[What you have to do]
Would you give again, exactly, the lines running from the line with "export DESIGN_NICKNAME = d" to the end of the data below, both included?
Data records: Begin
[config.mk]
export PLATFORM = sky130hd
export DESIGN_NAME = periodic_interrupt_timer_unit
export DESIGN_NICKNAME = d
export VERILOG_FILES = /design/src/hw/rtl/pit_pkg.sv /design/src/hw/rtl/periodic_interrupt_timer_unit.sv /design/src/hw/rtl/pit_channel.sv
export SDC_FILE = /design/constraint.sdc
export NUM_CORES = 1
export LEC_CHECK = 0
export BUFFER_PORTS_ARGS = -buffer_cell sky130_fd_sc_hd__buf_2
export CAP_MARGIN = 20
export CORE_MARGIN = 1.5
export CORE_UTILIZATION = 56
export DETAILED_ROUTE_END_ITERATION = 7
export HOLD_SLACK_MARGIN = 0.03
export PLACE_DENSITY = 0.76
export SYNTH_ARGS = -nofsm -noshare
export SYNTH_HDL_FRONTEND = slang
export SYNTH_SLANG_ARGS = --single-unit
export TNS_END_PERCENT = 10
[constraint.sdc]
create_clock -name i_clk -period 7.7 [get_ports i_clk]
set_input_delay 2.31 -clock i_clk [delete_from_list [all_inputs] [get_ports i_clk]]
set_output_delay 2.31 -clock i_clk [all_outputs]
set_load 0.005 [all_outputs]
Data records: End
[Solved problem]
export DESIGN_NICKNAME = d
export VERILOG_FILES = /design/src/hw/rtl/pit_pkg.sv /design/src/hw/rtl/periodic_interrupt_timer_unit.sv /design/src/hw/rtl/pit_channel.sv
export SDC_FILE = /design/constraint.sdc
export NUM_CORES = 1
export LEC_CHECK = 0
export BUFFER_PORTS_ARGS = -buffer_cell sky130_fd_sc_hd__buf_2
export CAP_MARGIN = 20
export CORE_MARGIN = 1.5
export CORE_UTILIZATION = 56
export DETAILED_ROUTE_END_ITERATION = 7
export HOLD_SLACK_MARGIN = 0.03
export PLACE_DENSITY = 0.76
export SYNTH_ARGS = -nofsm -noshare
export SYNTH_HDL_FRONTEND = slang
export SYNTH_SLANG_ARGS = --single-unit
export TNS_END_PERCENT = 10
[constraint.sdc]
create_clock -name i_clk -period 7.7 [get_ports i_clk]
set_input_delay 2.31 -clock i_clk [delete_from_list [all_inputs] [get_ports i_clk]]
set_output_delay 2.31 -clock i_clk [all_outputs]
set_load 0.005 [all_outputs]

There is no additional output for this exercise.